** Opening DATA EXTRACTS block **

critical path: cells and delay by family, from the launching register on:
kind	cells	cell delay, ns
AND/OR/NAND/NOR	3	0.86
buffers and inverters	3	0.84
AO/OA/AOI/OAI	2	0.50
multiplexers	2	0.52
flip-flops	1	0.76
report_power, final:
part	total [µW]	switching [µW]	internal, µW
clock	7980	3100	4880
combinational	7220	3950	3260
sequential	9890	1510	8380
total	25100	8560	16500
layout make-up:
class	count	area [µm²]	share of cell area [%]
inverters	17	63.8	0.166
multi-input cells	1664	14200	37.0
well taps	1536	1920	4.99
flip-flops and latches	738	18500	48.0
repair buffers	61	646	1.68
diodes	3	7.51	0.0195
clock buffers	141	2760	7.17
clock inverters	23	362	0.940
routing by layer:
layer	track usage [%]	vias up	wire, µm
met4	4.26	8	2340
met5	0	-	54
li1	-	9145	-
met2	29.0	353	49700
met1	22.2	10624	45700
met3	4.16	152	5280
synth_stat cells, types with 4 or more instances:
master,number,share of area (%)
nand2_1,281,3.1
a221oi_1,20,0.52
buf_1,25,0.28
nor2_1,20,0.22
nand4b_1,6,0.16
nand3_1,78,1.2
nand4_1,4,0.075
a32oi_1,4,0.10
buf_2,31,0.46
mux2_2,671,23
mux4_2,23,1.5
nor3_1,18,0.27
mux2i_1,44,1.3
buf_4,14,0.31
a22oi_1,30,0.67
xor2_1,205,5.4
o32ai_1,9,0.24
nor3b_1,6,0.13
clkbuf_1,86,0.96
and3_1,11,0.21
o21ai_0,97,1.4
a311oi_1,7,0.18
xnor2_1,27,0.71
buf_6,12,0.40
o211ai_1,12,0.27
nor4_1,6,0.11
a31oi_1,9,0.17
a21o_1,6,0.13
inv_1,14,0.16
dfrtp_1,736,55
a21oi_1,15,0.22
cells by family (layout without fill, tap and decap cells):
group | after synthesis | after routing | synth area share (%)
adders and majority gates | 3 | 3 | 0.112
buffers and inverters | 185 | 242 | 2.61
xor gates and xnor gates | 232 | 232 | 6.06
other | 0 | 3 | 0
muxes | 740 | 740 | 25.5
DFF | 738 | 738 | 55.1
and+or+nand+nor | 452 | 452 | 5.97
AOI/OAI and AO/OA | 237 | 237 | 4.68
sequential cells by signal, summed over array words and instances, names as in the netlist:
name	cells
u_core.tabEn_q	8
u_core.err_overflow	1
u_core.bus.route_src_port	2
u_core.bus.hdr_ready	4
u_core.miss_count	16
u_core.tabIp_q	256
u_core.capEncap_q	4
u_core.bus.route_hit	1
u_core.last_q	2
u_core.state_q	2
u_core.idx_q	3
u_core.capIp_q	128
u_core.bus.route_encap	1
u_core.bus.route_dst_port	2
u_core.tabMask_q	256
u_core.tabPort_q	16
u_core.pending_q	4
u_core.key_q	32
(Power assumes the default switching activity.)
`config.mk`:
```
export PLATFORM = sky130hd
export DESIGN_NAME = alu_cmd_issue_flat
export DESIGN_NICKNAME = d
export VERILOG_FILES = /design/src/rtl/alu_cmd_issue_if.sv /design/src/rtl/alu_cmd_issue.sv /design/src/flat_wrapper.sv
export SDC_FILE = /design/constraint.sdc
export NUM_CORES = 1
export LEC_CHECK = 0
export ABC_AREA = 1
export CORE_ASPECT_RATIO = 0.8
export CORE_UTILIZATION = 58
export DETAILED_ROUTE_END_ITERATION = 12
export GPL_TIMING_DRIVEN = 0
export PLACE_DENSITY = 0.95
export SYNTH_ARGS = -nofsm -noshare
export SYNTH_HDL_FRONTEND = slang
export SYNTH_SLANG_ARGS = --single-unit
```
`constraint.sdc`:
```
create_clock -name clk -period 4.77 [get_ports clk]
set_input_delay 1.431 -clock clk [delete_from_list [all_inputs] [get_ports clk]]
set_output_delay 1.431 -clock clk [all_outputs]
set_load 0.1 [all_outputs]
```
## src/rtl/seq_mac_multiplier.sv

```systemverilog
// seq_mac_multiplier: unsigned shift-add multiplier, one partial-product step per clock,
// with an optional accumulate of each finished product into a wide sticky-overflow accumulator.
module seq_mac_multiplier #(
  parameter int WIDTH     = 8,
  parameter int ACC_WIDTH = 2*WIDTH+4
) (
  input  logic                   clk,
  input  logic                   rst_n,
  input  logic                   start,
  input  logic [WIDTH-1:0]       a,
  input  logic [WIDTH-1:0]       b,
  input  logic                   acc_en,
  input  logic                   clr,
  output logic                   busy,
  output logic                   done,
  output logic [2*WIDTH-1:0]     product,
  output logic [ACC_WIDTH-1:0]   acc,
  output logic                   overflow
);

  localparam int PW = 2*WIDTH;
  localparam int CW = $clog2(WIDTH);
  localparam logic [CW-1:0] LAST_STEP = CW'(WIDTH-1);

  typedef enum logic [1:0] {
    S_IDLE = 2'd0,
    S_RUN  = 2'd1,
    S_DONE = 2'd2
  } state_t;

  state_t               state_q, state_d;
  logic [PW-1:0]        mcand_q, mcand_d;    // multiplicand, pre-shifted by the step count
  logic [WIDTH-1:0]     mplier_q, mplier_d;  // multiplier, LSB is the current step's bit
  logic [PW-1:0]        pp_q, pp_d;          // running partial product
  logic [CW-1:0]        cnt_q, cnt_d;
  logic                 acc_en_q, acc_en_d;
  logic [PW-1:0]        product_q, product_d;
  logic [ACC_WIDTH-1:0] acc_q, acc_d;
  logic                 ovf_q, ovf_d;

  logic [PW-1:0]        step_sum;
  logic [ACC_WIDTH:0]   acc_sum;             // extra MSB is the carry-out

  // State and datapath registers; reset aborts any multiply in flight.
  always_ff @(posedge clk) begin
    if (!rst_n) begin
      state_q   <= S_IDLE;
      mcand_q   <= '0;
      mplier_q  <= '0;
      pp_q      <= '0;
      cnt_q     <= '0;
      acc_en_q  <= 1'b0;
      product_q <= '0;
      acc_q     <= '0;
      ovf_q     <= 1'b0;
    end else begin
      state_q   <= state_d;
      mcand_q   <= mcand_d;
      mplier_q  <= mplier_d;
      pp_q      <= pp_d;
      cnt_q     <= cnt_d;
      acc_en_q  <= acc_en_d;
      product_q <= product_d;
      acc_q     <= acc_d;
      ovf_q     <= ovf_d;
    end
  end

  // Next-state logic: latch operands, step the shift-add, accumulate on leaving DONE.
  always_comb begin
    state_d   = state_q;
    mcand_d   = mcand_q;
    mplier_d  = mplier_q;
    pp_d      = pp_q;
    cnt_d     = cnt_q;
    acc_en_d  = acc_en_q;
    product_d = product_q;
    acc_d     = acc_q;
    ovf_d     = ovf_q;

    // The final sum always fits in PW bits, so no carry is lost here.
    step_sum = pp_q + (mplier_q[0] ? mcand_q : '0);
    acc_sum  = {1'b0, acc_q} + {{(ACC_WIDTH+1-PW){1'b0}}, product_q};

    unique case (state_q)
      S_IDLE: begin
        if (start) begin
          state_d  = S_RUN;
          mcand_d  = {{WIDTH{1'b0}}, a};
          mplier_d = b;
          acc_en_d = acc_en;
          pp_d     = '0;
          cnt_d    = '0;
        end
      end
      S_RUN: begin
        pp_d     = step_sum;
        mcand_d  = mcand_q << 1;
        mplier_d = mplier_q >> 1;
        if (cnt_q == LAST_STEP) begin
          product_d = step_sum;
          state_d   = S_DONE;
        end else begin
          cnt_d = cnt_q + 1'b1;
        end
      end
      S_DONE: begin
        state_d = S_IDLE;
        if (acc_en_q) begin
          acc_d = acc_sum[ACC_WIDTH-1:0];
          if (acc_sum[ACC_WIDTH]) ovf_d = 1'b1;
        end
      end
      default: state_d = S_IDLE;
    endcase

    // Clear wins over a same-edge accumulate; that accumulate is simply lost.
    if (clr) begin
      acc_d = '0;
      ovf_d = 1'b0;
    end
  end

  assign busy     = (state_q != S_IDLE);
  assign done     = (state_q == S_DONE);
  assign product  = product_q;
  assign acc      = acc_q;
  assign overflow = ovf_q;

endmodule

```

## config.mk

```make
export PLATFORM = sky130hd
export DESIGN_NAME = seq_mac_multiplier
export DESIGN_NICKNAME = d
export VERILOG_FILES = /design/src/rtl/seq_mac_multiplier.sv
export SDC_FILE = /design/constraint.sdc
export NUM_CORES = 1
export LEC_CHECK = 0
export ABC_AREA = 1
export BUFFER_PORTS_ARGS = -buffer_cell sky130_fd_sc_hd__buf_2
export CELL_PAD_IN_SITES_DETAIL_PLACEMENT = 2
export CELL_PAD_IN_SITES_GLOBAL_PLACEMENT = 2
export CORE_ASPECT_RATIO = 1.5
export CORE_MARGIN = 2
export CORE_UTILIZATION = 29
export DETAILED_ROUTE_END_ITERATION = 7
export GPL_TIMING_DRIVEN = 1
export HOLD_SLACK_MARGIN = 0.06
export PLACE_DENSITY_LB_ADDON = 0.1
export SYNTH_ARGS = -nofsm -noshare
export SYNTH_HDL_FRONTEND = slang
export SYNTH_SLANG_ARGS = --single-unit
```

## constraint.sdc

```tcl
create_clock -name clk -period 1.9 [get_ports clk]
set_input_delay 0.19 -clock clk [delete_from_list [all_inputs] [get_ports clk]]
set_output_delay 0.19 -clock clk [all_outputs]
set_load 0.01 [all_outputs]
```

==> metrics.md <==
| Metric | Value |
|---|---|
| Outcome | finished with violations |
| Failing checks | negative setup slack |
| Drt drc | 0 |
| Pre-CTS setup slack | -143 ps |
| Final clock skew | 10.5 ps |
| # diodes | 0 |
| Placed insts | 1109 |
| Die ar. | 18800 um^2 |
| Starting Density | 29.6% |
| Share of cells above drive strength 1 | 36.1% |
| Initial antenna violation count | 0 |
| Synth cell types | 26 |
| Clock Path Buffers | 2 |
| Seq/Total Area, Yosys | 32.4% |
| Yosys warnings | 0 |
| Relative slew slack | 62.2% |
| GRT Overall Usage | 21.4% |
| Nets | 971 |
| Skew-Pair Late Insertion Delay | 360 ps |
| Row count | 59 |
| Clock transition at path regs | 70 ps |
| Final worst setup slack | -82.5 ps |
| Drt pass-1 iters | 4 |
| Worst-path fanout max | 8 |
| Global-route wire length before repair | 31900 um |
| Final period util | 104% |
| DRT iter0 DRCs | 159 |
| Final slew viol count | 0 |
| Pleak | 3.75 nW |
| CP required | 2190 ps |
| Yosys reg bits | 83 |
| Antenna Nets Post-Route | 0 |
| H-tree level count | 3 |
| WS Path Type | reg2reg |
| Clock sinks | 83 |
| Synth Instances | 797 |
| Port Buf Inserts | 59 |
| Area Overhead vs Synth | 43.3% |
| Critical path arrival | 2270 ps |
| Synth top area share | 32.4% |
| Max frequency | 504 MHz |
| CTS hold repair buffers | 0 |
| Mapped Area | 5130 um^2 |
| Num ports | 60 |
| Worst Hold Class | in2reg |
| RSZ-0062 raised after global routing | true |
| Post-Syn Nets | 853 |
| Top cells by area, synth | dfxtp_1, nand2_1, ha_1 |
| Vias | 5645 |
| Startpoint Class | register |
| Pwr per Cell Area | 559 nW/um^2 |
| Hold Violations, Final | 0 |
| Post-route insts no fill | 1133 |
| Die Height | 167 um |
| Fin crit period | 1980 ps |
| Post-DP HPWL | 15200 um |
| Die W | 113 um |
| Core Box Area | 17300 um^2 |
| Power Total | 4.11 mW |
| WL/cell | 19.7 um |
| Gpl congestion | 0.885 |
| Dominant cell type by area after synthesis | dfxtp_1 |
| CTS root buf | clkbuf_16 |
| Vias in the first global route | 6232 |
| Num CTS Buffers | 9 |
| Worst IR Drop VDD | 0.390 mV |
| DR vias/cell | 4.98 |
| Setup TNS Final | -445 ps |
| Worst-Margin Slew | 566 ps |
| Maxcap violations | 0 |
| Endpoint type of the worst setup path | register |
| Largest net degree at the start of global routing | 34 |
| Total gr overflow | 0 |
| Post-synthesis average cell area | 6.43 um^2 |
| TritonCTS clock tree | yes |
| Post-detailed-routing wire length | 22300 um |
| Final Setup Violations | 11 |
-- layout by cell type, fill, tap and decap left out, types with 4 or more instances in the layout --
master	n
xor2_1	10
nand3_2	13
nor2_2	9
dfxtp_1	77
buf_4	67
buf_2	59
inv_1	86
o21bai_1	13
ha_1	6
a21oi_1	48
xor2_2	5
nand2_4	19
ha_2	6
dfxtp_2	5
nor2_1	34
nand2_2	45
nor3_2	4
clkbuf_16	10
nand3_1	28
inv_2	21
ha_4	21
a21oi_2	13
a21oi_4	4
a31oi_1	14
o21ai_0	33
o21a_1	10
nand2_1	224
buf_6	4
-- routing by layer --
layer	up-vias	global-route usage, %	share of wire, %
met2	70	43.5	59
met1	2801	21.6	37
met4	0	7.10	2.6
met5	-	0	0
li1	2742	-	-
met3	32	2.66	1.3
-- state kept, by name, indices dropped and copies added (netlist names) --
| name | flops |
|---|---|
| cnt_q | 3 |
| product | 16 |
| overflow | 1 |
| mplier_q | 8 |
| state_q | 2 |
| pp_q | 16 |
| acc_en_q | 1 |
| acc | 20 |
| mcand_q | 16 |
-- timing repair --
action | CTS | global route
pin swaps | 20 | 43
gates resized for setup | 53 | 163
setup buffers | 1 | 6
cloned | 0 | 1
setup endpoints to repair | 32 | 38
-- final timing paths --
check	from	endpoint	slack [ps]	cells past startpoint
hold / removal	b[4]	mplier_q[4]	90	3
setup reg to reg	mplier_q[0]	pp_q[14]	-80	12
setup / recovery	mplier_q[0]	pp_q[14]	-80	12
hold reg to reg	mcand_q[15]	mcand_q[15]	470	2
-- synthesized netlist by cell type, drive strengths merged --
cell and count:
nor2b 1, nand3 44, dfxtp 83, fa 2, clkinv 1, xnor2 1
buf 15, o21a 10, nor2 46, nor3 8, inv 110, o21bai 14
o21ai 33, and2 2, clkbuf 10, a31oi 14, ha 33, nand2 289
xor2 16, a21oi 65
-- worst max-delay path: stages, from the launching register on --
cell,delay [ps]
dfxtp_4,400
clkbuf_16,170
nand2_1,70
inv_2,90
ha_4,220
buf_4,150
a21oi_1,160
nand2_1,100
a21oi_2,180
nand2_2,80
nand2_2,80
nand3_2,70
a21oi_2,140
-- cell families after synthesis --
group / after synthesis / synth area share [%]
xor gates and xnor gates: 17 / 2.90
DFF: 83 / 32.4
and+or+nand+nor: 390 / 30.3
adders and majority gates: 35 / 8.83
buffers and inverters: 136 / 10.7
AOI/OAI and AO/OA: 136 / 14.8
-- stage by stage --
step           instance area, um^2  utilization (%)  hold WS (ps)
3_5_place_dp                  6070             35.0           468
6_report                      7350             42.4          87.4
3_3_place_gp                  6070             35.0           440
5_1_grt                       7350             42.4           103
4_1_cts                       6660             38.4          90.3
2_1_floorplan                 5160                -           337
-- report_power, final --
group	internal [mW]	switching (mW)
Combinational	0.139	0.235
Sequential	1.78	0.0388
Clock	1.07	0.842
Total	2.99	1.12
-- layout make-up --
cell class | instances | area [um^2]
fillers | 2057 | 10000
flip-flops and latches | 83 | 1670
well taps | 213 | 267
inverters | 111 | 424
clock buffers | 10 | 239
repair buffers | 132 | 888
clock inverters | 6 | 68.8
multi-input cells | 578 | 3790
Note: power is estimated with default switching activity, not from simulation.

** Closing DATA EXTRACTS block **

» EXERCISE OBJECTIVE: Return a word-for-word copy of the lines above from the one holding "cell area [%]" through the one holding "xnor2_1,27,0.71", with both of them included and nothing besides.

» ANSWER TO THIS TASK:
class	count	area [µm²]	share of cell area [%]
inverters	17	63.8	0.166
multi-input cells	1664	14200	37.0
well taps	1536	1920	4.99
flip-flops and latches	738	18500	48.0
repair buffers	61	646	1.68
diodes	3	7.51	0.0195
clock buffers	141	2760	7.17
clock inverters	23	362	0.940
routing by layer:
layer	track usage [%]	vias up	wire, µm
met4	4.26	8	2340
met5	0	-	54
li1	-	9145	-
met2	29.0	353	49700
met1	22.2	10624	45700
met3	4.16	152	5280
synth_stat cells, types with 4 or more instances:
master,number,share of area (%)
nand2_1,281,3.1
a221oi_1,20,0.52
buf_1,25,0.28
nor2_1,20,0.22
nand4b_1,6,0.16
nand3_1,78,1.2
nand4_1,4,0.075
a32oi_1,4,0.10
buf_2,31,0.46
mux2_2,671,23
mux4_2,23,1.5
nor3_1,18,0.27
mux2i_1,44,1.3
buf_4,14,0.31
a22oi_1,30,0.67
xor2_1,205,5.4
o32ai_1,9,0.24
nor3b_1,6,0.13
clkbuf_1,86,0.96
and3_1,11,0.21
o21ai_0,97,1.4
a311oi_1,7,0.18
xnor2_1,27,0.71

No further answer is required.